Quantcast

Ellipse that Contains 95% of the Observed Data

classic Classic list List threaded Threaded
11 messages Options
Reply | Threaded
Open this post in threaded view
|  
Report Content as Inappropriate

Ellipse that Contains 95% of the Observed Data

Tom La Bone
I can take the results of a simulation with one random variable and generate an empirical interval that contains 95% of the observations, e.g.,

x <- rnorm(10000)
quantile(x,probs=c(0.025,0.975))

Is there an R function that can take the results from two random variables and generate an empirical ellipse that contains 95% of the observations, e.g.,  

x <- rnorm(10000)
y <- rnorm(10000)
?

I am specifically looking for an ellipse that does not assume normality.

Tom

Reply | Threaded
Open this post in threaded view
|  
Report Content as Inappropriate

Re: Ellipse that Contains 95% of the Observed Data

Ben Bolker
Tom La Bone <booboo <at> gforcecable.com> writes:

>
>
> I can take the results of a simulation with one random variable and generate
> an empirical interval that contains 95% of the observations, e.g.,
>
> x <- rnorm(10000)
> quantile(x,probs=c(0.025,0.975))
>
> Is there an R function that can take the results from two random variables
> and generate an empirical ellipse that contains 95% of the observations,
> e.g.,  
>
> x <- rnorm(10000)
> y <- rnorm(10000)
> ?
>
> I am specifically looking for an ellipse that does not assume normality.

  I'll be interested to hear what others come up with.
  I'm not sure the problem as you have stated it is well-posed, or
necessarily possible. Suppose there is a true unknown
bivariate probability distribution with a non-elliptical 95%
quantile region.
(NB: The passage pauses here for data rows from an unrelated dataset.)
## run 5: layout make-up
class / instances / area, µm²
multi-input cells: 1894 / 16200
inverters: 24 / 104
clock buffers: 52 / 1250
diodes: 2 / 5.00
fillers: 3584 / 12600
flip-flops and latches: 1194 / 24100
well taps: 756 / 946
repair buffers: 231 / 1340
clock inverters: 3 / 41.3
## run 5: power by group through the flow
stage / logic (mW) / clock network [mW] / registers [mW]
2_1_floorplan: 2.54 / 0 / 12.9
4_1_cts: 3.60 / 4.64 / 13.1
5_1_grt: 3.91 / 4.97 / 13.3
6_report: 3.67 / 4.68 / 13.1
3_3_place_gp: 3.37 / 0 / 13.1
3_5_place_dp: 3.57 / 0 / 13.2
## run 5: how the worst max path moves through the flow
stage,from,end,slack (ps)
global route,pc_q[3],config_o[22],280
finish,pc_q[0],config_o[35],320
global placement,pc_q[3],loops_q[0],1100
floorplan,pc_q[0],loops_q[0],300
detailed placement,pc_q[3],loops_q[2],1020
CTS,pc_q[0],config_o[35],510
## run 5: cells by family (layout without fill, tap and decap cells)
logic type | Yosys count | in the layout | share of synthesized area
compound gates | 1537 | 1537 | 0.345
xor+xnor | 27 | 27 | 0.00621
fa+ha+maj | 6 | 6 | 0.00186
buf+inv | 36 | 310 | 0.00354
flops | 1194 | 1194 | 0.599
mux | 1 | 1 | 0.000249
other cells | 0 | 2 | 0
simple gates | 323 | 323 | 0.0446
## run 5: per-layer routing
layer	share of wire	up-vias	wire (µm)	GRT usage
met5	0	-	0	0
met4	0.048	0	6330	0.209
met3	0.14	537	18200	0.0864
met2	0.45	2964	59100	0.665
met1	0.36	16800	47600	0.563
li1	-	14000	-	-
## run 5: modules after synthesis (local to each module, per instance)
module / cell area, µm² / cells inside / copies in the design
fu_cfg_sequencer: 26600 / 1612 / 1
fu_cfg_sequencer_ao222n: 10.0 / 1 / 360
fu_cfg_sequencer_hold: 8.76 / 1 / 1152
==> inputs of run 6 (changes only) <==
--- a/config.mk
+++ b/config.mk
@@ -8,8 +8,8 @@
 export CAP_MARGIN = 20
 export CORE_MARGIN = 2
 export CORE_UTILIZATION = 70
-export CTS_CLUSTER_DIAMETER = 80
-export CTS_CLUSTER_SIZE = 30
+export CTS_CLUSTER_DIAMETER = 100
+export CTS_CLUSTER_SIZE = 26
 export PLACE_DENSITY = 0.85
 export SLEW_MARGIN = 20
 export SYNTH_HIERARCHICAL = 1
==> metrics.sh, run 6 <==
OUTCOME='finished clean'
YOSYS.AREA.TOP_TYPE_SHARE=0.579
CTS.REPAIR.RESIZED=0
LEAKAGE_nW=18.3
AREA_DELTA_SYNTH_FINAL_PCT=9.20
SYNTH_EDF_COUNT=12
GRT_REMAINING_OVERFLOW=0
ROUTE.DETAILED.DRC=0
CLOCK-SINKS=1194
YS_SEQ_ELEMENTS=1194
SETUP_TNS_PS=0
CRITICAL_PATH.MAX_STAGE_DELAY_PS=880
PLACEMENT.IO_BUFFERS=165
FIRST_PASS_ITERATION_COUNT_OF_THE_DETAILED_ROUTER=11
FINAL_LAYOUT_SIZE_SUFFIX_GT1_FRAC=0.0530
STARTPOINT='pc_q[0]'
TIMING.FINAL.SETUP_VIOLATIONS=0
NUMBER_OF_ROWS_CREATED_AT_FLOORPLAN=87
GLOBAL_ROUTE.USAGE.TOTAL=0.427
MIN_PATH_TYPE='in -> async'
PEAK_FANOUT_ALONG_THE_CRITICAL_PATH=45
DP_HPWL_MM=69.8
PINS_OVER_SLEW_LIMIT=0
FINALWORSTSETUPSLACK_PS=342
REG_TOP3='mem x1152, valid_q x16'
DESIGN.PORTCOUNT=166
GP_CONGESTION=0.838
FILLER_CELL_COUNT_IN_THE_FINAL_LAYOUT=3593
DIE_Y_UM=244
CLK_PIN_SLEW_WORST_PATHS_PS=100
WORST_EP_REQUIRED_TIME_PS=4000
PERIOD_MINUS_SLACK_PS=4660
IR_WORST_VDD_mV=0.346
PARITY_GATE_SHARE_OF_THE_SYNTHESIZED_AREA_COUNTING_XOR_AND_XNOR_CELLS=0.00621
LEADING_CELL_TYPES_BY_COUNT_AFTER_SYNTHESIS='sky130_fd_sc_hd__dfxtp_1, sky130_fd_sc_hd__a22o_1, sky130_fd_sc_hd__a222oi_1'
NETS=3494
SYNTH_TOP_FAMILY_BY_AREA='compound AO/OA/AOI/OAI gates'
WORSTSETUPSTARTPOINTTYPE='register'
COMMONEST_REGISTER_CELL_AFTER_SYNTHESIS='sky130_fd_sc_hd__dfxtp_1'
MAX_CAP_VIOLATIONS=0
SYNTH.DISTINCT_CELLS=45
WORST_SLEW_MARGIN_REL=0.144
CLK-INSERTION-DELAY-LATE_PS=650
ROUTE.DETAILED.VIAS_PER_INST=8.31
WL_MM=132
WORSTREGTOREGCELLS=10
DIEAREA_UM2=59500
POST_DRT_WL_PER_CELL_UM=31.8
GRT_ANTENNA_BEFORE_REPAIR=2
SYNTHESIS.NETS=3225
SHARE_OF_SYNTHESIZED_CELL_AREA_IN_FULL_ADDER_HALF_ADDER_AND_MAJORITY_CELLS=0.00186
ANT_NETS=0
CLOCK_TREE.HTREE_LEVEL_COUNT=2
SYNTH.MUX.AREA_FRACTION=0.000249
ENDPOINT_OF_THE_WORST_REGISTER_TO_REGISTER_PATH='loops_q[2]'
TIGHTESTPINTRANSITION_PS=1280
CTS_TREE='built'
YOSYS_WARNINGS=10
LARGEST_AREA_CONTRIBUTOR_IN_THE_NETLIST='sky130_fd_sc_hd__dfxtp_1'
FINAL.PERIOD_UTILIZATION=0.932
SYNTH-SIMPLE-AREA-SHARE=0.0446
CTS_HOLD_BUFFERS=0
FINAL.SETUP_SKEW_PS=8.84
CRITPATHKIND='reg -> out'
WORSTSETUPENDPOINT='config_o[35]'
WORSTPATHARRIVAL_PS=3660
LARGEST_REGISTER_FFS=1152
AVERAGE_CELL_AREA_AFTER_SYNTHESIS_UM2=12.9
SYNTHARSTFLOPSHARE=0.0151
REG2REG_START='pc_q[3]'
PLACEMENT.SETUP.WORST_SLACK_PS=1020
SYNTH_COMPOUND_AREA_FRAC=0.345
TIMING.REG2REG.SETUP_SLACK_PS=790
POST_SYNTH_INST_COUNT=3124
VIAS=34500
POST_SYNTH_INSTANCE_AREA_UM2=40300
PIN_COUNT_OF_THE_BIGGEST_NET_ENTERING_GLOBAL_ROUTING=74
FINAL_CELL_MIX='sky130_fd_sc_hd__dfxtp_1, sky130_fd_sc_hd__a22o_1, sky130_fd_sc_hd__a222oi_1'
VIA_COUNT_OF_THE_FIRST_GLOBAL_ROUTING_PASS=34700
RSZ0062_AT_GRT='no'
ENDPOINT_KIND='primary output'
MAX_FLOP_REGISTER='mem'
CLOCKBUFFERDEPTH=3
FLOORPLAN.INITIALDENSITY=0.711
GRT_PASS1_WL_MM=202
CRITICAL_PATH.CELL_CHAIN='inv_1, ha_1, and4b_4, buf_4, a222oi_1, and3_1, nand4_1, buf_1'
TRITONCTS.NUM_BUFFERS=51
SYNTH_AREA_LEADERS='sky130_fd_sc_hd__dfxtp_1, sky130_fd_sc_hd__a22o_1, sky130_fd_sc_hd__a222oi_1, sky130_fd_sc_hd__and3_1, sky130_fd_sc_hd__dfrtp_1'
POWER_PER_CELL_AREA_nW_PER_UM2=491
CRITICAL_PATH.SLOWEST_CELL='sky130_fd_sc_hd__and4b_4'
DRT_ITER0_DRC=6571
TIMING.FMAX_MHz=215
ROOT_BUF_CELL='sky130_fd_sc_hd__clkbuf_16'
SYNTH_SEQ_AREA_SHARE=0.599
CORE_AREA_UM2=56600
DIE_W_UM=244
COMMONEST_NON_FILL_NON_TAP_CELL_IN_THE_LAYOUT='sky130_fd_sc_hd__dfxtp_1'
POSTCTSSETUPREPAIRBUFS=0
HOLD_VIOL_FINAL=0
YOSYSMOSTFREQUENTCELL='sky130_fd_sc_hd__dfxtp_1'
Will you be able to draw an ellipse that
has the properties you want?

  Here's one possible alternative:

  library(coda)
  library(emdbook)
  plot(x,y)
  z = HPDregionplot(as.mcmc(cbind(x,y)),add=TRUE,col=2,lwd=2)

  is not an ellipse, but does contain (approximately) 95% of
the points.

  Convex hulls are another plausible approach.

______________________________________________
[hidden email] mailing list
https://stat.ethz.ch/mailman/listinfo/r-help
PLEASE do read the posting guide http://www.R-project.org/posting-guide.html
and provide commented, minimal, self-contained, reproducible code.
Reply | Threaded
Open this post in threaded view
|  
Report Content as Inappropriate

Re: Ellipse that Contains 95% of the Observed Data

Barry Rowlingson
On Mon, Mar 29, 2010 at 4:02 AM, Ben Bolker <[hidden email]> wrote:

>  I'll be interested to hear what others come up with.
>  I'm not sure the problem as you have stated it is well-posed, or
> necessarily possible. Suppose there is a true unknown
> bivariate probability distribution with a non-elliptical 95%
> quantile region. Will you be able to draw an ellipse that
> has the properties you want?

 I think the problem as posed doesn't produce a unique ellipse. You
could start with a circle of radius 0 centered on mean(x),mean(y) and
then increase the radius until it has 95% of the points in it. As long
as your points are in continuous space and with no coincident points
then you could do a simple bisection search on the radius.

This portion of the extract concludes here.